# Allen J Avery returning home



## DA SWO (Mar 11, 2012)

_I have permission to re-post this should anyone want to get excited._

_Those who haven't read the books regarding the BAT21 rescue should.  The movie didn't do the mission justice._

After 40 long years, Allen J. Avery will be laid to rest with full military honors on Friday, April 6th, 2012, at Arlington National Cemetery at 1:30 pm. His remains will be placed with his fellow crew members, which were interred November 19, 1997. Contrary to previous reports, Allen Avery’s remains have never been positively identified. Recently, more advanced DNA testing was conducted on unidentified bone fragments that were recovered at the crash site. This testing and subsequent identification has finally brought some closure.

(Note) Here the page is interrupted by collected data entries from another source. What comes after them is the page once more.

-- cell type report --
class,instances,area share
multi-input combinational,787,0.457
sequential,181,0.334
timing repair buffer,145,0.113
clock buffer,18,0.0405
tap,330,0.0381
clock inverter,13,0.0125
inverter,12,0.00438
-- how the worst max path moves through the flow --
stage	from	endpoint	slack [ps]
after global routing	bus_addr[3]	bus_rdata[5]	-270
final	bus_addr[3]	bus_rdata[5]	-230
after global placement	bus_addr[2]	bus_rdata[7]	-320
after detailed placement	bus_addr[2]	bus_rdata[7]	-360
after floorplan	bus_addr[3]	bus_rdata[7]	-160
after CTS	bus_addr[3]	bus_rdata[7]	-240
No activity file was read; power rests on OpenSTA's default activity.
<file path="config.mk">
export PLATFORM = sky130hd
export DESIGN_NAME = fan_pwm_gen
export DESIGN_NICKNAME = d
export VERILOG_FILES = /design/src/rtl/fanpwm_pkg.sv /design/src/rtl/fp_regs.sv /design/src/rtl/fp_cfg_latch.sv /design/src/rtl/fp_prescaler.sv /design/src/rtl/fp_period_cnt.sv /design/src/rtl/fp_edge_out.sv /design/src/rtl/fan_pwm_gen.sv
export SDC_FILE = /design/constraint.sdc
export NUM_CORES = 1
export LEC_CHECK = 0
export BUFFER_PORTS_ARGS = -buffer_cell sky130_fd_sc_hd__buf_2
export CORE_ASPECT_RATIO = 0.9
export CORE_MARGIN = 2
export CORE_UTILIZATION = 62
export CTS_BUF_LIST = sky130_fd_sc_hd__clkbuf_16
export DETAILED_ROUTE_END_ITERATION = 12
export PLACE_DENSITY = 0.79
export SLEW_MARGIN = 15
export SYNTH_ARGS = -nofsm -noshare
export SYNTH_HDL_FRONTEND = slang
export SYNTH_SLANG_ARGS = --single-unit
</file>
<file path="constraint.sdc">
create_clock -name clk -period 4 [get_ports clk]
set_input_delay 1 -clock clk [delete_from_list [all_inputs] [get_ports clk]]
set_output_delay 1 -clock clk [all_outputs]
set_load 0.05 [all_outputs]
</file>
`src/rtl/ccu_regs_pkg.sv`:
```
package ccu_regs_pkg;

    localparam int DATA_W  = 32;
    localparam int LANES   = DATA_W / 8;
    localparam int WOFF_W  = 6;
    localparam int MAX_CORES = 4;

    typedef enum logic [2:0] {
        SEL_CTRL,
        SEL_CFG,
        SEL_PWR,
        SEL_INV,
        SEL_FILT,
        SEL_UNSUP
    } reg_sel_e;

    typedef struct packed {
        logic              rd;
        logic              wr;
        logic [LANES-1:0]  be;
        logic [DATA_W-1:0] wdata;
        reg_sel_e          sel;
    } acc_t;

    function automatic reg_sel_e decode_word(input logic [WOFF_W-1:0] w);
        case (w)
            6'h00:   return SEL_CTRL;
            6'h01:   return SEL_CFG;
            6'h02:   return SEL_PWR;
            6'h03:   return SEL_INV;
            6'h10,
            6'h11:   return SEL_FILT;
            default: return SEL_UNSUP;
        endcase
    endfunction

    function automatic logic [DATA_W-1:0] cfg_word(input int n);
        logic [DATA_W-1:0] w;
        w      = '0;
        w[7:4] = 4'((1 << n) - 1);
        w[1:0] = 2'(n - 1);
        return w;
    endfunction

endpackage

```
`src/rtl/ccu_decode.sv`:
```
module ccu_decode
    import ccu_regs_pkg::*;
#(
    parameter int ADDR_W = 8
) (
    input  logic [ADDR_W-1:0] addr,
    input  logic              rd,
    input  logic              wr,
    input  logic [LANES-1:0]  be,
    input  logic [DATA_W-1:0] wdata,
    output acc_t              acc
);
    localparam int WORD_LSB = 2;

    logic unused_lo;
    assign unused_lo = ^addr[WORD_LSB-1:0];

    always_comb begin
        acc.rd    = rd;
        acc.wr    = wr;
        acc.be    = be;
        acc.wdata = wdata;
        acc.sel   = decode_word(WOFF_W'(addr[ADDR_W-1:WORD_LSB]));
    end
endmodule

```
`src/rtl/ccu_pwr_status.sv`:
```
module ccu_pwr_status
    import ccu_regs_pkg::*;
#(
    parameter int NLANES = LANES
) (
    input  logic              clk,
    input  logic              rst,
    input  logic              we,
    input  logic [NLANES-1:0] be,
    input  logic [NLANES*8-1:0] wd,
    output logic [NLANES*8-1:0] q
);
    for (genvar i = 0; i < NLANES; i++) begin : g_lane
        always_ff @(posedge clk) begin
            if (rst)
                q[i*8 +: 8] <= '0;
            else if (we && be[i])
                q[i*8 +: 8] <= wd[i*8 +: 8];
        end
    end
endmodule

```
`src/rtl/ccu_readback.sv`:
```
module ccu_readback
    import ccu_regs_pkg::*;
#(
    parameter int NUM_CORES = 1
) (
    input  logic              clk,
    input  logic              rst,
    input  acc_t              acc,
    input  logic              ctrl_q,
    input  logic [DATA_W-1:0] pwr_q,
    output logic [DATA_W-1:0] rdata,
    output logic              unsup
);
    localparam logic [DATA_W-1:0] CFG = cfg_word(NUM_CORES);

    logic [DATA_W-1:0] mux_d;

    always_comb begin
        unique case (acc.sel)
            SEL_CTRL: mux_d = {{(DATA_W-1){1'b0}}, ctrl_q};
            SEL_CFG:  mux_d = CFG;
            SEL_PWR:  mux_d = pwr_q;
            default:  mux_d = '0;
        endcase
    end

    always_ff @(posedge clk) begin
        if (rst) begin
            rdata <= '0;
            unsup <= 1'b0;
        end else begin
            rdata <= acc.rd ? mux_d : '0;
            unsup <= (acc.rd || acc.wr) && (acc.sel == SEL_UNSUP);
        end
    end
endmodule

```
`src/rtl/ccu_regblk.sv`:
```
module ccu_regblk
    import ccu_regs_pkg::*;
#(
    parameter int NUM_CORES = 1,
    parameter int ADDR_W    = 8
) (
    input  logic              clk,
    input  logic              rst,
    input  logic [ADDR_W-1:0] bus_addr,
    input  logic              bus_wr,
    input  logic [LANES-1:0]  bus_be,
    input  logic [DATA_W-1:0] bus_wdata,
    input  logic              bus_rd,
    output logic [DATA_W-1:0] bus_rdata,
    output logic              bus_unsup
);
    // legal core count only
    if (NUM_CORES < 1 || NUM_CORES > MAX_CORES) begin : g_bad_cores
        $error("ccu_regblk: NUM_CORES must lie in 1..4");
    end

    acc_t              acc;
    logic              ctrl_q;
    logic [DATA_W-1:0] pwr_q;

    ccu_decode #(.ADDR_W(ADDR_W)) u_dec (
        .addr  (bus_addr),
        .rd    (bus_rd),
        .wr    (bus_wr),
        .be    (bus_be),
        .wdata (bus_wdata),
        .acc   (acc)
    );

    // single stored enable bit
    always_ff @(posedge clk) begin
        if (rst)
            ctrl_q <= 1'b0;
        else if (acc.wr && acc.sel == SEL_CTRL && acc.be[0])
            ctrl_q <= acc.wdata[0];
    end

    ccu_pwr_status #(.NLANES(LANES)) u_pwr (
        .clk (clk),
        .rst (rst),
        .we  (acc.wr && acc.sel == SEL_PWR),
        .be  (acc.be),
        .wd  (acc.wdata),
        .q   (pwr_q)
    );

    ccu_readback #(.NUM_CORES(NUM_CORES)) u_rb (
        .clk    (clk),
        .rst    (rst),
        .acc    (acc),
        .ctrl_q (ctrl_q),
        .pwr_q  (pwr_q),
        .rdata  (bus_rdata),
        .unsup  (bus_unsup)
    );
endmodule

```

TSGT Allen Avery was assigned to the 37th Air Rescue and Recovery Squadron (ARRS) based at Da Nang, South Vietnam. On April 6, 1972, he was one of six crewmen aboard an HH-53C "Jolly Green Giant" helicopter engaged in an attempt to rescue downed Army and Air Force airmen in Quang Tri Province, South Vietnam. The other five men onboard were:

· CPT James H. Alley
· CPT Peter H. Chapman
· CPT John H. Call
· SGT William R. Pearson
· TSGT Roy D. Prater

I invite all Pararescue family members to attend this service in honor my father, as well as honoring his fallen crew members. April 6, 2012, is the 40th anniversary of the downing of “Jolly Green 67.” I am grateful that a way was found to ensure this date is the day we will be able to honor my father and his fallen comrades.


----------



## CDG (Mar 11, 2012)

Welcome Home TSGT Avery. RIP.


----------



## LibraryLady (Mar 11, 2012)

Welcome home, TSGT Avery.  Good to have you home.  Prayers out to all affected by your loss.

LL


----------



## Red Flag 1 (Mar 11, 2012)

Rest In God's Peace Tsgt Avery.


----------



## tova (Mar 11, 2012)

RIP, Godspeed, PBS....


----------



## RackMaster (Mar 11, 2012)

RIP.


----------



## Gypsy (Mar 12, 2012)

Welcome home, may you finally Rest in Peace.


----------



## abn373 (Mar 14, 2012)

RIP


----------



## Ravensfan9090 (Mar 14, 2012)

RIP


----------